The accompanying notes are an integral part of these financial statements.



                                       13
<PAGE>   14
                   AURORA ELECTRONICS, INC. AND SUBSIDIARIES
                   NOTES TO CONSOLIDATED FINANCIAL STATEMENTS
                    (In thousand, except per share figures)


NOTE A - SUMMARY OF SIGNIFICANT ACCOUNTING POLICIES

         Organization.  Aurora Electronics, Inc. operates in one business
segment which is comprised of distributing computer service parts and system
upgrade products, and provides materials management and recycling services to
computer manufacturers and service organizations.

         Principles of Consolidation and Change in Reporting Year.  The
accompanying consolidated financial statements include the accounts of Aurora
Electronics, Inc. (the "Company") and its subsidiaries.  All significant
intercompany accounts and transactions have been eliminated in consolidation.
Certain operating segments that have been sold and segments for which a plan of
disposal had been adopted as of September 30, 1992 have been reported as
discontinued operations.

         Effective September 30, 1992, the Company changed its fiscal year end
from December 31 to September 30.  Accordingly, the accompanying consolidated
statements of operations and cash flows for 1992 reflect the nine months ended
September 30, 1992.

         Revenue Recognition.  Revenue is recognized upon shipment of products
to customers.  The Company warrants products against defects and has policies
permitting the return of products under certain circumstances.  Provisions are
made for warranty costs and returns.  Such costs generally have not been
material.  The Company does not offer price protection to its customers.

         The Company performs ongoing credit evaluations of its customers and
has established provisions for potential credit losses.  Such costs generally
have not been material.

         Interest Expense Allocation.  The Company allocates interest expense
to its discontinued operations based on net asset book value of the
discontinued operations as it relates to consolidated net assets.  Interest
allocated to discontinued operations amounted to approximately $0, $435 and
$441 during 1994, 1993 and 1992, respectively.

         Earnings Per Share of Common Stock   Earnings per share of common
stock is based upon the weighted average number of common and common equivalent
shares outstanding.  Outstanding stock options and warrants are treated under
the treasury stock method as common stock equivalents when dilution results
from their assumed exercise.  The Company's 7-3/4% Convertible Subordinated
Debentures due April 15, 2001 and 7% Subordinated Convertible Promissory Notes
(the "7% Notes") due September 30, 1997 were not common stock equivalents at
the time of issuance and are therefore not included in the calculation of
primary earnings per share.  Fully diluted net earnings per share is not
presented due to its anti-dilutive effect.
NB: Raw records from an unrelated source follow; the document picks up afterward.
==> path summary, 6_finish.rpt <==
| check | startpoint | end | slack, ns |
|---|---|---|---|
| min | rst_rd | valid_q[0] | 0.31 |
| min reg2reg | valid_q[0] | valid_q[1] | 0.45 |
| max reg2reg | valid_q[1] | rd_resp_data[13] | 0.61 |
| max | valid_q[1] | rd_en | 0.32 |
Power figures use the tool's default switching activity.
File: src/cmd_pkg.sv
// Command format definitions for the rasterizer front end.
// Covers the opcode encoding, the field layout of a command word,
// the count types and the states of the command parser.

`default_nettype none

package cmd_pkg;

    // Opcodes in bits 31 to 28 of a command word
    typedef enum logic [3:0] {
        OP_NOP    = 4'd0,
        OP_STORE  = 4'd1,
        OP_LOAD   = 4'd2,
        OP_MEMSET = 4'd3,
        OP_STREAM = 4'd4
    } opcode_t;

    // Field layout of a command word
    localparam int OP_POS   = 28;
    localparam int OP_SIZE  = 4;
    localparam int IMM_POS  = 0;
    localparam int IMM_SIZE = 28;

    // Byte-address bits inside one 32-bit word
    localparam int BEAT_SHIFT = 2;

    // Immediate byte count as carried in the command
    typedef logic [IMM_SIZE-1:0] byte_count_t;

    // Words still to produce, the byte count without its low bits
    typedef logic [IMM_SIZE-BEAT_SHIFT-1:0] beat_count_t;

    typedef enum logic [2:0] {
        ST_IDLE,
        ST_COMMAND,
        ST_STREAM,
        ST_FILL_WORD,
        ST_MEMSET
    } parser_state_t;

endpackage

`default_nettype wire

File: src/stream_pkg.sv
// Stream data definitions shared by the parser, the FIFO and the
// pixel unpacker.

`default_nettype none

package stream_pkg;

    // One word on the command and payload stream
    typedef logic [31:0] word_t;

    // One RGB565 pixel
    typedef logic [15:0] pixel_t;

    // Pixels packed into one stream word, low half first
    localparam int PIXELS_PER_WORD = 2;

    // A FIFO entry holds the word plus its last flag
    localparam int FIFO_ENTRY_WIDTH = $bits(word_t) + 1;

endpackage

`default_nettype wire

File: src/cmd_stream_top.sv
// Command stream front end of the rasterizer.
// Command words enter on the slave stream, the parser expands them
// into payload words, a FIFO buffers those and the unpacker sends them
// out as RGB565 pixels on the master stream.

`timescale 1ns/1ps
`default_nettype none

module cmd_stream_top #(
    parameter int FIFO_DEPTH = 8
) (
    input  wire logic               aclk,
    input  wire logic               resetn,

    input  wire logic               s_axis_tvalid,
    output logic                    s_axis_tready,
    input  wire stream_pkg::word_t  s_axis_tdata,

    output logic                    m_axis_tvalid,
    input  wire logic               m_axis_tready,
    output stream_pkg::pixel_t      m_axis_tdata,
    output logic                    m_axis_tlast
);

    logic              fifo_in_valid;
    logic              fifo_in_ready;
    stream_pkg::word_t fifo_in_word;
    logic              fifo_in_last;

    logic              fifo_out_valid;
    logic              fifo_out_ready;
    stream_pkg::word_t fifo_out_word;
    logic              fifo_out_last;

    command_parser u_parser (
        .aclk          (aclk),
        .resetn        (resetn),
        .s_axis_tvalid (s_axis_tvalid),
        .s_axis_tready (s_axis_tready),
        .s_axis_tdata  (s_axis_tdata),
        .fifo_in_valid (fifo_in_valid),
        .fifo_in_ready (fifo_in_ready),
        .fifo_in_word  (fifo_in_word),
        .fifo_in_last  (fifo_in_last)
    );

    stream_fifo #(
        .FIFO_DEPTH (FIFO_DEPTH)
    ) u_fifo (
        .aclk      (aclk),
        .resetn    (resetn),
        .in_valid  (fifo_in_valid),
        .in_ready  (fifo_in_ready),
        .in_word   (fifo_in_word),
        .in_last   (fifo_in_last),
        .out_valid (fifo_out_valid),
        .out_ready (fifo_out_ready),
        .out_word  (fifo_out_word),
        .out_last  (fifo_out_last)
    );

    pixel_unpacker u_unpacker (
        .aclk          (aclk),
        .resetn        (resetn),
        .word_valid    (fifo_out_valid),
        .word_ready    (fifo_out_ready),
        .word_data     (fifo_out_word),
        .word_last     (fifo_out_last),
        .m_axis_tvalid (m_axis_tvalid),
        .m_axis_tready (m_axis_tready),
        .m_axis_tdata  (m_axis_tdata),
        .m_axis_tlast  (m_axis_tlast)
    );

endmodule

`default_nettype wire

File: src/command_parser.sv
// Command parser of the rasterizer front end.
// Reads command words from the input stream and produces payload words
// (STREAM) or repeated fill words (MEMSET) on its output. The last word
// of each command is tagged. NOP, STORE, LOAD and unknown opcodes are
// dropped, as is any command with a byte count below 4.

`timescale 1ns/1ps
`default_nettype none

module command_parser (
    input  wire logic              aclk,
    input  wire logic              resetn,

    input  wire logic              s_axis_tvalid,
    output logic                   s_axis_tready,
    input  wire stream_pkg::word_t s_axis_tdata,

    output logic                   fifo_in_valid,
    input  wire logic              fifo_in_ready,
    output stream_pkg::word_t      fifo_in_word,
    output logic                   fifo_in_last
);

    cmd_pkg::parser_state_t state;
    cmd_pkg::beat_count_t   counter;
    stream_pkg::word_t      fill_q;

    cmd_pkg::opcode_t       cmd_op;
    cmd_pkg::byte_count_t   cmd_bytes;
    cmd_pkg::beat_count_t   cmd_beats;

    logic in_fire;
    logic out_free;
    logic load_stream;
    logic load_fill;

    assign cmd_op    = cmd_pkg::opcode_t'(s_axis_tdata[cmd_pkg::OP_POS +: cmd_pkg::OP_SIZE]);
    assign cmd_bytes = s_axis_tdata[cmd_pkg::IMM_POS +: cmd_pkg::IMM_SIZE];
    assign cmd_beats = cmd_pkg::beat_count_t'(cmd_bytes >> cmd_pkg::BEAT_SHIFT);

    // The output register can take a word when it is empty or draining
    assign out_free = !fifo_in_valid || fifo_in_ready;
    assign in_fire  = s_axis_tvalid && s_axis_tready;

    assign load_stream = (state == cmd_pkg::ST_STREAM) && in_fire;
    assign load_fill   = (state == cmd_pkg::ST_MEMSET) && out_free;

    // Payload is only accepted when the output register has room for it,
    // which also lets an empty register preload while the FIFO is full
    always_comb
    begin
        case (state)
            cmd_pkg::ST_COMMAND:   s_axis_tready = 1'b1;
            cmd_pkg::ST_FILL_WORD: s_axis_tready = 1'b1;
            cmd_pkg::ST_STREAM:    s_axis_tready = out_free;
            default:               s_axis_tready = 1'b0;
        endcase
    end

    always_ff @(posedge aclk)
    begin
        if (!resetn)
        begin
            state         <= cmd_pkg::ST_IDLE;
            counter       <= '0;
            fifo_in_valid <= 1'b0;
        end
        else
        begin
            if (load_stream || load_fill)
            begin
                fifo_in_valid <= 1'b1;
                counter       <= counter - 1'b1;
            end
            else if (fifo_in_ready)
            begin
                fifo_in_valid <= 1'b0;
            end

            case (state)
                cmd_pkg::ST_IDLE:
                begin
                    state <= cmd_pkg::ST_COMMAND;
                end
                cmd_pkg::ST_COMMAND:
                begin
                    if (s_axis_tvalid)
                    begin
                        counter <= cmd_beats;
                        if (cmd_beats == '0)
                            state <= cmd_pkg::ST_IDLE;
                        else if (cmd_op == cmd_pkg::OP_STREAM)
                            state <= cmd_pkg::ST_STREAM;
                        else if (cmd_op == cmd_pkg::OP_MEMSET)
                            state <= cmd_pkg::ST_FILL_WORD;
                        else
                            state <= cmd_pkg::ST_IDLE;
                    end
                end
                cmd_pkg::ST_STREAM:
                begin
                    if (load_stream && counter == 1)
                        state <= cmd_pkg::ST_IDLE;
                end
                cmd_pkg::ST_FILL_WORD:
                begin
                    if (s_axis_tvalid)
                        state <= cmd_pkg::ST_MEMSET;
                end
                cmd_pkg::ST_MEMSET:
                begin
                    if (load_fill && counter == 1)
                        state <= cmd_pkg::ST_IDLE;
                end
                default:
                begin
                    state <= cmd_pkg::ST_IDLE;
                end
            endcase
        end
    end

    // Data path of the output register and the captured fill word
    always_ff @(posedge aclk)
    begin
        if (state == cmd_pkg::ST_FILL_WORD && s_axis_tvalid)
            fill_q <= s_axis_tdata;

        if (load_stream || load_fill)
        begin
            fifo_in_word <= load_stream ? s_axis_tdata : fill_q;
            // The word that takes the counter from one to zero ends the command
            fifo_in_last <= (counter == 1);
        end
    end

endmodule

`default_nettype wire

File: src/pixel_unpacker.sv
// Pixel unpacker.
// Splits each buffered 32-bit word into RGB565 pixels on the output
// stream, low half first. tlast marks the final pixel of a last word.

`timescale 1ns/1ps
`default_nettype none

module pixel_unpacker (
    input  wire logic              aclk,
    input  wire logic              resetn,

    input  wire logic              word_valid,
    output logic                   word_ready,
    input  wire stream_pkg::word_t word_data,
    input  wire logic              word_last,

    output logic                   m_axis_tvalid,
    input  wire logic              m_axis_tready,
    output stream_pkg::pixel_t     m_axis_tdata,
    output logic                   m_axis_tlast
);

    localparam int PIX_W = $bits(stream_pkg::pixel_t);
    localparam int IDX_W = $clog2(stream_pkg::PIXELS_PER_WORD);
    localparam logic [IDX_W-1:0] LAST_IDX = IDX_W'(stream_pkg::PIXELS_PER_WORD - 1);

    stream_pkg::word_t word_q;
    logic              last_q;
    logic [IDX_W-1:0]  pix_idx;

    logic pix_fire;
    logic final_pix;
    logic take;

    assign pix_fire  = m_axis_tvalid && m_axis_tready;
    assign final_pix = (pix_idx == LAST_IDX);

    // Refill as soon as the high half leaves, keeping one pixel per cycle
    assign word_ready = !m_axis_tvalid || (pix_fire && final_pix);
    assign take       = word_valid && word_ready;

    assign m_axis_tdata = word_q[pix_idx*PIX_W +: PIX_W];
    assign m_axis_tlast = last_q && final_pix;

    always_ff @(posedge aclk)
    begin
        if (!resetn)
        begin
            m_axis_tvalid <= 1'b0;
            pix_idx       <= '0;
        end
        else if (take)
        begin
            m_axis_tvalid <= 1'b1;
            pix_idx       <= '0;
        end
        else if (pix_fire)
        begin
            if (final_pix)
                m_axis_tvalid <= 1'b0;
            else
                pix_idx <= pix_idx + 1'b1;
        end
    end

    always_ff @(posedge aclk)
    begin
        if (take)
        begin
            word_q <= word_data;
            last_q <= word_last;
        end
    end

endmodule

`default_nettype wire

File: src/stream_fifo.sv
// Synchronous FIFO for tagged stream words.
// Each entry keeps a word with its last flag. Full and empty follow from
// read and write pointers that carry one extra wrap bit.

`timescale 1ns/1ps
`default_nettype none

module stream_fifo #(
    parameter int FIFO_DEPTH = 8
) (
    input  wire logic              aclk,
    input  wire logic              resetn,

    input  wire logic              in_valid,
    output logic                   in_ready,
    input  wire stream_pkg::word_t in_word,
    input  wire logic              in_last,

    output logic                   out_valid,
    input  wire logic              out_ready,
    output stream_pkg::word_t      out_word,
    output logic                   out_last
);

    localparam int ADDR_W = $clog2(FIFO_DEPTH);

    logic [stream_pkg::FIFO_ENTRY_WIDTH-1:0] mem [FIFO_DEPTH];

    logic [ADDR_W:0] wr_ptr;
    logic [ADDR_W:0] rd_ptr;

    logic empty;
    logic full;
    logic wr_en;
    logic rd_en;

    assign empty = (wr_ptr == rd_ptr);
    // Same slot, but the writer has wrapped once more than the reader
    assign full  = (wr_ptr[ADDR_W] != rd_ptr[ADDR_W]) &&
                   (wr_ptr[ADDR_W-1:0] == rd_ptr[ADDR_W-1:0]);

    assign in_ready  = !full;
    assign out_valid = !empty;

    assign wr_en = in_valid && in_ready;
    assign rd_en = out_valid && out_ready;

    assign {out_last, out_word} = mem[rd_ptr[ADDR_W-1:0]];

    always_ff @(posedge aclk)
    begin
        if (!resetn)
        begin
            wr_ptr <= '0;
            rd_ptr <= '0;
        end
        else
        begin
            if (wr_en)
                wr_ptr <= wr_ptr + 1'b1;
            if (rd_en)
                rd_ptr <= rd_ptr + 1'b1;
        end
    end

    always_ff @(posedge aclk)
    begin
        if (wr_en)
            mem[wr_ptr[ADDR_W-1:0]] <= {in_last, in_word};
    end

endmodule

`default_nettype wire
## src/source/vertex_cfg.svh

```systemverilog
`ifndef VERTEX_CFG_SVH
`define VERTEX_CFG_SVH

// width of one element of the in-degree, out-degree and edge index arrays
`define VERTEX_BITS 32

// elements carried by one cacheline
`define VERTICES_PER_LINE 4

// byte address width of the read port
`define ADDR_BITS 32

// vertex counts and vertex ids
`define COUNT_BITS 16

// entries in the output vertex FIFO
`define QUEUE_DEPTH 8

`endif

```

## src/source/vertex_pkg.sv

```systemverilog
`default_nettype none

`include "vertex_cfg.svh"

package vertex_pkg;

	////////////////////////////////////////////////////////////////////////////
	// widths
	////////////////////////////////////////////////////////////////////////////
	typedef logic [`VERTEX_BITS-1:0] vertex_word_t;
	typedef logic [`VERTICES_PER_LINE*`VERTEX_BITS-1:0] cacheline_t; // element 0 in the low bits
	typedef logic [`ADDR_BITS-1:0] addr_t;
	typedef logic [`COUNT_BITS-1:0] count_t;
	typedef logic [$clog2(`VERTICES_PER_LINE+1)-1:0] line_count_t; // 0 .. VERTICES_PER_LINE

	////////////////////////////////////////////////////////////////////////////
	// enums
	////////////////////////////////////////////////////////////////////////////
	typedef enum logic [1:0] {
		in_degree,
		out_degree,
		edges_idx
	} vertex_array_t;

	typedef enum logic [1:0] {
		idle,
		check,
		issue,
		wait_batch
	} req_state_t;

	////////////////////////////////////////////////////////////////////////////
	// bundles
	////////////////////////////////////////////////////////////////////////////
	typedef struct packed {
		count_t num_vertices;
		addr_t  in_degree_base;  // 16 byte aligned
		addr_t  out_degree_base;
		addr_t  edges_idx_base;
	} job_t;

	typedef struct packed {
		addr_t         address;
		vertex_array_t array;
		line_count_t   count; // real vertices in this batch
	} read_req_t;

	typedef struct packed {
		vertex_array_t array;
		line_count_t   count; // echoed from the request
		cacheline_t    data;
	} read_resp_t;

	typedef struct packed {
		count_t       id;
		vertex_word_t in_degree;
		vertex_word_t out_degree;
		vertex_word_t edges_idx;
	} vertex_t;

endpackage

`default_nettype wire

```

## src/source/vertex_request_gen.sv

```systemverilog
`timescale 1ns/1ns
`default_nettype none

`include "vertex_cfg.svh"

module vertex_request_gen import vertex_pkg::*; (
	input  wire            clock,
	input  wire            rstn,
	input  wire job_t      job,
	input  wire            job_valid,
	output logic           job_ready,
	input  wire            room,
	input  wire            batch_done,
	output read_req_t      read_req,
	output logic           read_req_valid,
	input  wire            read_req_ready,
	output logic           job_start
);

	localparam int line_bytes = `VERTICES_PER_LINE * `VERTEX_BITS / 8;

	req_state_t    state, next_state;
	job_t          job_r;
	count_t        remaining;   // vertices not yet covered by a finished batch
	addr_t         offset;      // byte offset of the current batch
	vertex_array_t array_sel;
	line_count_t   batch_count;
	addr_t         base;
	logic          req_done;    // request handshake

	assign job_ready = (state == idle);
	assign job_start = job_valid && job_ready;
	assign read_req_valid = (state == issue);
	assign req_done = read_req_valid && read_req_ready;

	// last batch may be short
	assign batch_count = (remaining >= count_t'(`VERTICES_PER_LINE)) ?
		line_count_t'(`VERTICES_PER_LINE) : line_count_t'(remaining);

	////////////////////////////////////////////////////////////////////////////
	// state machine
	////////////////////////////////////////////////////////////////////////////
	always_comb begin
		next_state = state;
		case (state)
			idle: begin
				if (job_valid) begin
					// skip check when the queue already has space
					if (job.num_vertices != '0 && room)
						next_state = issue;
					else
						next_state = check;
				end
			end
			check: begin
				if (remaining == '0)
					next_state = idle; // empty job
				else if (room)
					next_state = issue;
			end
			issue: begin
				if (req_done && array_sel == edges_idx)
					next_state = wait_batch;
			end
			wait_batch: begin
				if (batch_done)
					next_state = (remaining == count_t'(batch_count)) ? idle : check;
			end
			default: next_state = idle;
		endcase
	end

	always_ff @(posedge clock or negedge rstn) begin
		if (~rstn) begin
			state     <= idle;
			remaining <= '0;
			offset    <= '0;
			array_sel <= in_degree;
		end else begin
			state <= next_state;
			if (job_start) begin
				remaining <= job.num_vertices;
				offset    <= '0;
				array_sel <= in_degree;
			end
			if (req_done) begin
				case (array_sel)
					in_degree:  array_sel <= out_degree;
					out_degree: array_sel <= edges_idx;
					default:    array_sel <= in_degree; // wraps for the next batch
				endcase
			end
			if (state == wait_batch && batch_done) begin
				remaining <= remaining - count_t'(batch_count);
				offset    <= offset + addr_t'(line_bytes);
			end
		end
	end

	always_ff @(posedge clock) begin
		if (job_start)
			job_r <= job;
	end

	////////////////////////////////////////////////////////////////////////////
	// request forming
	////////////////////////////////////////////////////////////////////////////
	always_comb begin
		case (array_sel)
			in_degree:  base = job_r.in_degree_base;
			out_degree: base = job_r.out_degree_base;
			default:    base = job_r.edges_idx_base;
		endcase
		read_req.address = base + offset;
		read_req.array   = array_sel;
		read_req.count   = batch_count;
	end

endmodule

`default_nettype wire

```

## src/source/cacheline_gather.sv

```systemverilog
`timescale 1ns/1ns
`default_nettype none

module cacheline_gather import vertex_pkg::*; (
	input  wire              clock,
	input  wire              rstn,
	input  wire read_resp_t  read_resp,
	input  wire              read_resp_valid,
	input  wire              batch_done,
	output cacheline_t       in_degree_line,
	output cacheline_t       out_degree_line,
	output cacheline_t       edges_idx_line,
	output line_count_t      count,
	output logic             lines_valid
);

	logic [2:0] arrived; // one flag per array, indexed by vertex_array_t

	// all three lines of the batch are in
	assign lines_valid = &arrived;

	always_ff @(posedge clock or negedge rstn) begin
		if (~rstn) begin
			arrived <= '0;
		end else begin
			if (batch_done)
				arrived <= '0; // next batch not requested yet, no overlap
			else if (read_resp_valid)
				arrived[read_resp.array] <= 1'b1;
		end
	end

	////////////////////////////////////////////////////////////////////////////
	// line registers, responses come back in any order
	////////////////////////////////////////////////////////////////////////////
	always_ff @(posedge clock) begin
		if (read_resp_valid) begin
			case (read_resp.array)
				in_degree:  in_degree_line  <= read_resp.data;
				out_degree: out_degree_line <= read_resp.data;
				default:    edges_idx_line  <= read_resp.data;
			endcase
			count <= read_resp.count; // same on all three
		end
	end

endmodule

`default_nettype wire

```

## src/source/vertex_unpack.sv

```systemverilog
`timescale 1ns/1ns
`default_nettype none

`include "vertex_cfg.svh"

module vertex_unpack import vertex_pkg::*; (
	input  wire              clock,
	input  wire              rstn,
	input  wire              job_start,
	input  wire              lines_valid,
	input  wire cacheline_t  in_degree_line,
	input  wire cacheline_t  out_degree_line,
	input  wire cacheline_t  edges_idx_line,
	input  wire line_count_t count,
	output logic             batch_done,
	output logic             push,
	output vertex_t          vertex
);

	logic         running;  // one candidate per cycle while set
	line_count_t  shift;    // element within the batch
	count_t       next_id;  // id within the job
	vertex_word_t in_word;
	vertex_word_t out_word;
	vertex_word_t edges_word;

	// element k of each line
	assign in_word    = in_degree_line[shift*`VERTEX_BITS +: `VERTEX_BITS];
	assign out_word   = out_degree_line[shift*`VERTEX_BITS +: `VERTEX_BITS];
	assign edges_word = edges_idx_line[shift*`VERTEX_BITS +: `VERTEX_BITS];

	////////////////////////////////////////////////////////////////////////////
	// batch walk
	////////////////////////////////////////////////////////////////////////////
	always_ff @(posedge clock or negedge rstn) begin
		if (~rstn) begin
			running    <= 1'b0;
			shift      <= '0;
			next_id    <= '0;
			push       <= 1'b0;
			batch_done <= 1'b0;
		end else begin
			// isolated vertices never reach the queue
			push       <= running && (in_word != '0 || out_word != '0);
			batch_done <= 1'b0;
			if (job_start)
				next_id <= '0;
			if (running) begin
				next_id <= next_id + 1'b1; // dropped ones count too
				shift   <= shift + 1'b1;
				if (shift + 1'b1 == count) begin
					running    <= 1'b0;
					batch_done <= 1'b1;
				end
			end else if (lines_valid && !batch_done) begin
				// lines stay valid during the done pulse
				running <= 1'b1;
				shift   <= '0;
			end
		end
	end

	always_ff @(posedge clock) begin
		if (running) begin
			vertex.id         <= next_id;
			vertex.in_degree  <= in_word;
			vertex.out_degree <= out_word;
			vertex.edges_idx  <= edges_word;
		end
	end

endmodule

`default_nettype wire

```

## src/source/vertex_job_queue.sv

```systemverilog
`timescale 1ns/1ns
`default_nettype none

`include "vertex_cfg.svh"

module vertex_job_queue import vertex_pkg::*; (
	input  wire          clock,
	input  wire          rstn,
	input  wire          push,
	input  wire vertex_t vertex_in,
	output logic         room,
	output vertex_t      vertex,
	output logic         vertex_valid,
	input  wire          vertex_ready
);

	localparam int ptr_bits = $clog2(`QUEUE_DEPTH);
	localparam int used_bits = $clog2(`QUEUE_DEPTH + 1);

	vertex_t              mem [`QUEUE_DEPTH];
	logic [ptr_bits-1:0]  wr_ptr;
	logic [ptr_bits-1:0]  rd_ptr;
	logic [used_bits-1:0] used;    // occupancy
	logic                 do_push;
	logic                 do_pop;

	assign vertex_valid = (used != '0);
	assign vertex = mem[rd_ptr]; // head visible the cycle after the write
	assign do_pop = vertex_valid && vertex_ready;
	assign do_push = push && (used != used_bits'(`QUEUE_DEPTH));

	// space for one more full batch
	assign room = (`QUEUE_DEPTH - int'(used)) >= `VERTICES_PER_LINE;

	////////////////////////////////////////////////////////////////////////////
	// pointers and count
	////////////////////////////////////////////////////////////////////////////
	always_ff @(posedge clock or negedge rstn) begin
		if (~rstn) begin
			wr_ptr <= '0;
			rd_ptr <= '0;
			used   <= '0;
		end else begin
			if (do_push)
				wr_ptr <= (wr_ptr == ptr_bits'(`QUEUE_DEPTH - 1)) ? '0 : wr_ptr + 1'b1;
			if (do_pop)
				rd_ptr <= (rd_ptr == ptr_bits'(`QUEUE_DEPTH - 1)) ? '0 : rd_ptr + 1'b1;
			if (do_push && !do_pop)
				used <= used + 1'b1;
			else if (do_pop && !do_push)
				used <= used - 1'b1;
		end
	end

	always_ff @(posedge clock) begin
		if (do_push)
			mem[wr_ptr] <= vertex_in;
	end

endmodule

`default_nettype wire

```

## src/source/vertex_job_control.sv

```systemverilog
`timescale 1ns/1ns
`default_nettype none

module vertex_job_control import vertex_pkg::*; (
	input  wire             clock,
	input  wire             rstn,
	input  wire job_t       job,
	input  wire             job_valid,
	output logic            job_ready,
	output read_req_t       read_req,
	output logic            read_req_valid,
	input  wire             read_req_ready,
	input  wire read_resp_t read_resp,
	input  wire             read_resp_valid,
	output vertex_t         vertex,
	output logic            vertex_valid,
	input  wire             vertex_ready
);

	logic        job_start;
	logic        room;
	logic        batch_done;
	logic        lines_valid;
	cacheline_t  in_degree_line;
	cacheline_t  out_degree_line;
	cacheline_t  edges_idx_line;
	line_count_t line_count;
	logic        push;
	vertex_t     unpacked_vertex;

	////////////////////////////////////////////////////////////////////////////
	// requests, gather, unpack, queue
	////////////////////////////////////////////////////////////////////////////
	vertex_request_gen request_gen (
		.clock          (clock),
		.rstn           (rstn),
		.job            (job),
		.job_valid      (job_valid),
		.job_ready      (job_ready),
		.room           (room),
		.batch_done     (batch_done),
		.read_req       (read_req),
		.read_req_valid (read_req_valid),
		.read_req_ready (read_req_ready),
		.job_start      (job_start)
	);

	cacheline_gather gather (
		.clock           (clock),
		.rstn            (rstn),
		.read_resp       (read_resp),
		.read_resp_valid (read_resp_valid),
		.batch_done      (batch_done),
		.in_degree_line  (in_degree_line),
		.out_degree_line (out_degree_line),
		.edges_idx_line  (edges_idx_line),
		.count           (line_count),
		.lines_valid     (lines_valid)
	);

	vertex_unpack unpack (
		.clock           (clock),
		.rstn            (rstn),
		.job_start       (job_start),
		.lines_valid     (lines_valid),
		.in_degree_line  (in_degree_line),
		.out_degree_line (out_degree_line),
		.edges_idx_line  (edges_idx_line),
		.count           (line_count),
		.batch_done      (batch_done),
		.push            (push),
		.vertex          (unpacked_vertex)
	);

	vertex_job_queue queue (
		.clock        (clock),
		.rstn         (rstn),
		.push         (push),
		.vertex_in    (unpacked_vertex),
		.room         (room),
		.vertex       (vertex),
		.vertex_valid (vertex_valid),
		.vertex_ready (vertex_ready)
	);

endmodule

`default_nettype wire

```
         Cash Equivalents.  The Company considers all liquid investments with a
maturity of three months or less at the date of purchase to be cash
equivalents.

         Short-Term Investments.  Short term investments are stated at the
lower of cost or market.  The securities shown in the consolidated balance
sheet are carried at market, which is lower than cost.

         Inventories.  Inventories are stated at the lower of cost or market.
Cost is determined using the first-in, first-out method.

         Property, Plant and Equipment.  Property, plant and equipment is
recorded at cost and is depreciated over the estimated useful lives of the
related assets by the straight-line method for financial





                                       14
<PAGE>   15
reporting purposes, and accelerated methods with respect to certain assets for
income tax purposes.  Property, plant and equipment includes computer hardware,
software and implementation costs which are purchased, acquired and modified
for internal use.  The Company's policy is to capitalize and accumulate such
costs as incurred and to commence amortization when placed in service.  As of
September 30, 1994, substantially all the Company assets were being
depreciated.  Leasehold improvements are amortized over the terms of the
related leases or their useful lives, whichever is shorter.

         Intangible Assets.  Goodwill associated with the acquisitions
discussed in Note B - Acquisitions, is amortized using the straight-line method
over forty years.  The Company assesses the recoverability of its goodwill by
determining whether the amortization of the goodwill balance over its remaining
life can be recovered through projected non-discounted future cash flows over
the remaining amortization period.  If projected future cash flows indicate
that unamortized goodwill will not be recovered, an adjustment is made to
reduce the net goodwill to an amount consistent with projected future cash
flows discounted at the Company's incremental borrowing rate.  Cash flow
projections, although subject to a degree of uncertainty, are based on trends
of historical performance and management's estimate of future performance,
giving consideration to existing and anticipated competitive and economic
conditions.

         Concentration Risk.  During fiscal 1994, the Company derived
approximately 42% of its revenue from non-conforming material received by one
supplier, as compared to 66% for the prior fiscal year.  On an unaudited pro
forma basis, the concentration of supply would have been approximately 37% if
Century had been part of Company for the 12 months ended September 30, 1994.
In December 1994, the major supplier indefinitely suspended the program under
which it supplied the non-conforming ICs to the Company.  Although the Company
was able to obtain in total an acceptable supply of materials from this major
supplier and new  suppliers during the last fiscal year, there can be no
assurance that the Company will be able to secure a continued supply in the
future.  In the event these new relationships do not provide the expected
levels of revenue and profits, or the Company's major supplier does not resume
its shipments to the Company, there would be a substantial negative effect on
the Company's business and results of operations.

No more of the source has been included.